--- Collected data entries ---
$ cat src/rtl/uart_tx_fifo.sv
// uart_tx_fifo: byte-wide FWFT FIFO feeding the UART transmitter, with level, low-watermark irq, sticky overflow and flush.
module uart_tx_fifo #(
    parameter int DEPTH = 16,
    localparam int AW = $clog2(DEPTH)
) (
    input  logic          i_clk,
    input  logic          i_nrst,
    input  logic          i_flush,
    input  logic          i_wr_en,
    input  logic [7:0]    i_wr_data,
    output logic          o_full,
    output logic          o_valid,
    input  logic          i_ready,
    output logic [7:0]    o_data,
    output logic          o_empty,
    output logic [AW:0]   o_level,
    input  logic [AW:0]   i_threshold,
    output logic          o_threshold_irq,
    output logic          o_overflow,
    input  logic          i_overflow_clr
);
    logic [7:0]  mem [DEPTH];
    logic [AW:0] wr_ptr, rd_ptr;
    logic        push, pop, ovf_set;

    // Pointers carry one extra bit, so their difference is the fill level 0..DEPTH.
    assign o_level         = wr_ptr - rd_ptr;
    assign o_empty         = wr_ptr == rd_ptr;
    assign o_full          = o_level == (AW+1)'(DEPTH);
    assign o_valid         = !o_empty;
    assign o_data          = mem[rd_ptr[AW-1:0]];
    assign o_threshold_irq = o_level <= i_threshold;
    assign pop             = o_valid && i_ready;
    assign push            = i_wr_en && (!o_full || pop);
    assign ovf_set         = i_wr_en && o_full && !pop && !i_flush;

    always_ff @(posedge i_clk or negedge i_nrst) begin
        if (!i_nrst) begin
            wr_ptr     <= '0;
            rd_ptr     <= '0;
            o_overflow <= 1'b0;
        end else begin
            if (i_flush) begin
                wr_ptr <= '0;
                rd_ptr <= '0;
            end else begin
                if (push) wr_ptr <= wr_ptr + 1'b1;
                if (pop) rd_ptr <= rd_ptr + 1'b1;
            end
            o_overflow <= ovf_set || (o_overflow && !i_overflow_clr);
        end
    end

    always_ff @(posedge i_clk) begin
        if (push && !i_flush) mem[wr_ptr[AW-1:0]] <= i_wr_data;
    end
endmodule

$ cat config.mk
export PLATFORM = sky130hd
export DESIGN_NAME = uart_tx_fifo
export DESIGN_NICKNAME = d
export VERILOG_FILES = /design/src/rtl/uart_tx_fifo.sv
export SDC_FILE = /design/constraint.sdc
export NUM_CORES = 1
export LEC_CHECK = 0
export BUFFER_PORTS_ARGS = -buffer_cell sky130_fd_sc_hd__buf_2
export CAP_MARGIN = 10
export CORE_ASPECT_RATIO = 0.7
export CORE_MARGIN = 5
export CORE_UTILIZATION = 40
export DETAILED_ROUTE_END_ITERATION = 12
export GPL_ROUTABILITY_DRIVEN = 0
export SYNTH_ARGS = -nofsm -noshare
export SYNTH_HDL_FRONTEND = slang
export SYNTH_SLANG_ARGS = --single-unit
$ cat constraint.sdc
create_clock -name i_clk -period 3 [get_ports i_clk]
set_clock_uncertainty 0.15 [all_clocks]
set_input_delay 0.6 -clock i_clk [delete_from_list [all_inputs] [get_ports i_clk]]
set_output_delay 0.6 -clock i_clk [all_outputs]
set_load 0.02 [all_outputs]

--- Directions ---
Copy the lines above exactly. Start with the line containing "export PLATFORM = sky130hd", end with the line containing "export CORE_ASPECT_RATIO = 0.7", and include both.

--- Written answer ---
export PLATFORM = sky130hd
export DESIGN_NAME = uart_tx_fifo
export DESIGN_NICKNAME = d
export VERILOG_FILES = /design/src/rtl/uart_tx_fifo.sv
export SDC_FILE = /design/constraint.sdc
export NUM_CORES = 1
export LEC_CHECK = 0
export BUFFER_PORTS_ARGS = -buffer_cell sky130_fd_sc_hd__buf_2
export CAP_MARGIN = 10
export CORE_ASPECT_RATIO = 0.7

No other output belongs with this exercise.